_EXTRACTED DATA_:
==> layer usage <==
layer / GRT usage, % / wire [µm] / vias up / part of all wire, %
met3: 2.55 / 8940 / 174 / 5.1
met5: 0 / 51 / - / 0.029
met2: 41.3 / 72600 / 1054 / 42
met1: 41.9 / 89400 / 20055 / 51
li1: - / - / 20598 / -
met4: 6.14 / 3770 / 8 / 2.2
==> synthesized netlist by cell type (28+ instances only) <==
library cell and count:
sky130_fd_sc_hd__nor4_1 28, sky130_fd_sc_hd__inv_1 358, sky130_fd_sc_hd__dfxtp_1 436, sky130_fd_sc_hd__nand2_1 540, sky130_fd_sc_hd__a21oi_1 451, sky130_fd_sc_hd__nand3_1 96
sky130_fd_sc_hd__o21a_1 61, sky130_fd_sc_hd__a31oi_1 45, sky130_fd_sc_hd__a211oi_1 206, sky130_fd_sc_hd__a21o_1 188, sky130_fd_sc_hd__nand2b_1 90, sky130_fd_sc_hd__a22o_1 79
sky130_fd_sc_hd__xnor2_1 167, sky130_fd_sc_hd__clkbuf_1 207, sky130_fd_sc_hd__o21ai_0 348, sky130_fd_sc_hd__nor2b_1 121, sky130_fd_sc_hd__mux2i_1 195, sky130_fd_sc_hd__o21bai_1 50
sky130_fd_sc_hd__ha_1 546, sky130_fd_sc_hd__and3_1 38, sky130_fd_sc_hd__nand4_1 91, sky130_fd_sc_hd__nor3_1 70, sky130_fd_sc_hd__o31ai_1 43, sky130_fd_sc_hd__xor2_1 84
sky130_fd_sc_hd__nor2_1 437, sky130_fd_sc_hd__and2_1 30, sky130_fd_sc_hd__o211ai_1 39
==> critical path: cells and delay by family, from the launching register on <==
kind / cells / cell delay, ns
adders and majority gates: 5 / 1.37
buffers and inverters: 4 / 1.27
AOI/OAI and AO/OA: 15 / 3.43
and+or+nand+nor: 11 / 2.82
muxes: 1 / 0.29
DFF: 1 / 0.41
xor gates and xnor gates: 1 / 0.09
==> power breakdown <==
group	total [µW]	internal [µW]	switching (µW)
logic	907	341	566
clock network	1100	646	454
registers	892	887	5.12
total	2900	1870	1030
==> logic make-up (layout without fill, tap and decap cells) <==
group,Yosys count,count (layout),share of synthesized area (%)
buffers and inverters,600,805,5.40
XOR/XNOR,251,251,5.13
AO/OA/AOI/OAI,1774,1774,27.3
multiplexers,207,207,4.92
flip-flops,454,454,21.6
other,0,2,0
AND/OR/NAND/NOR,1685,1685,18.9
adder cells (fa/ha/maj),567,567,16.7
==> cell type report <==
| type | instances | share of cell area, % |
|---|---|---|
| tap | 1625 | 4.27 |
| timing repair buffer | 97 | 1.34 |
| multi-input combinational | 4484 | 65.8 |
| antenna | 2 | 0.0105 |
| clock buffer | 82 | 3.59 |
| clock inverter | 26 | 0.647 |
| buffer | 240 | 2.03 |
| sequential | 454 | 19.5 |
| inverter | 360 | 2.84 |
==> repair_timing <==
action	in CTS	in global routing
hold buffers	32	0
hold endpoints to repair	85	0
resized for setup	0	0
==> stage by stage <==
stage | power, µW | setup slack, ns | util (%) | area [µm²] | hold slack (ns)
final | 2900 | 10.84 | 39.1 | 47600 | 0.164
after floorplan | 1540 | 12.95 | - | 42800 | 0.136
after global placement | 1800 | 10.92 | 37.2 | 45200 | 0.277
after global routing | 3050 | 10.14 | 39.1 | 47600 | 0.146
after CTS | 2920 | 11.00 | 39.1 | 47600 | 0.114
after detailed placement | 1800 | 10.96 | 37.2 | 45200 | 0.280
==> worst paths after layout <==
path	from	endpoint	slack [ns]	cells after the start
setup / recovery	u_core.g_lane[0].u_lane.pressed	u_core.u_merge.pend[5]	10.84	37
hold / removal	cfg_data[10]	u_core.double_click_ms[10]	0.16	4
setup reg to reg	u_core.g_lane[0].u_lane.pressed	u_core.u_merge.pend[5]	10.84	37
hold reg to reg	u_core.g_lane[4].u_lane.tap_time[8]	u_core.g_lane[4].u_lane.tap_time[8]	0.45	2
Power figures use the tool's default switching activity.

_EXERCISE GOAL_:
Retype every line of the listing, word for word, from its opening line to the line that holds "muxes: 1 / 0.29", and include that last line too.

_WRITTEN REPLY_:
==> layer usage <==
layer / GRT usage, % / wire [µm] / vias up / part of all wire, %
met3: 2.55 / 8940 / 174 / 5.1
met5: 0 / 51 / - / 0.029
met2: 41.3 / 72600 / 1054 / 42
met1: 41.9 / 89400 / 20055 / 51
li1: - / - / 20598 / -
met4: 6.14 / 3770 / 8 / 2.2
==> synthesized netlist by cell type (28+ instances only) <==
library cell and count:
sky130_fd_sc_hd__nor4_1 28, sky130_fd_sc_hd__inv_1 358, sky130_fd_sc_hd__dfxtp_1 436, sky130_fd_sc_hd__nand2_1 540, sky130_fd_sc_hd__a21oi_1 451, sky130_fd_sc_hd__nand3_1 96
sky130_fd_sc_hd__o21a_1 61, sky130_fd_sc_hd__a31oi_1 45, sky130_fd_sc_hd__a211oi_1 206, sky130_fd_sc_hd__a21o_1 188, sky130_fd_sc_hd__nand2b_1 90, sky130_fd_sc_hd__a22o_1 79
sky130_fd_sc_hd__xnor2_1 167, sky130_fd_sc_hd__clkbuf_1 207, sky130_fd_sc_hd__o21ai_0 348, sky130_fd_sc_hd__nor2b_1 121, sky130_fd_sc_hd__mux2i_1 195, sky130_fd_sc_hd__o21bai_1 50
sky130_fd_sc_hd__ha_1 546, sky130_fd_sc_hd__and3_1 38, sky130_fd_sc_hd__nand4_1 91, sky130_fd_sc_hd__nor3_1 70, sky130_fd_sc_hd__o31ai_1 43, sky130_fd_sc_hd__xor2_1 84
sky130_fd_sc_hd__nor2_1 437, sky130_fd_sc_hd__and2_1 30, sky130_fd_sc_hd__o211ai_1 39
==> critical path: cells and delay by family, from the launching register on <==
kind / cells / cell delay, ns
adders and majority gates: 5 / 1.37
buffers and inverters: 4 / 1.27
AOI/OAI and AO/OA: 15 / 3.43
and+or+nand+nor: 11 / 2.82
muxes: 1 / 0.29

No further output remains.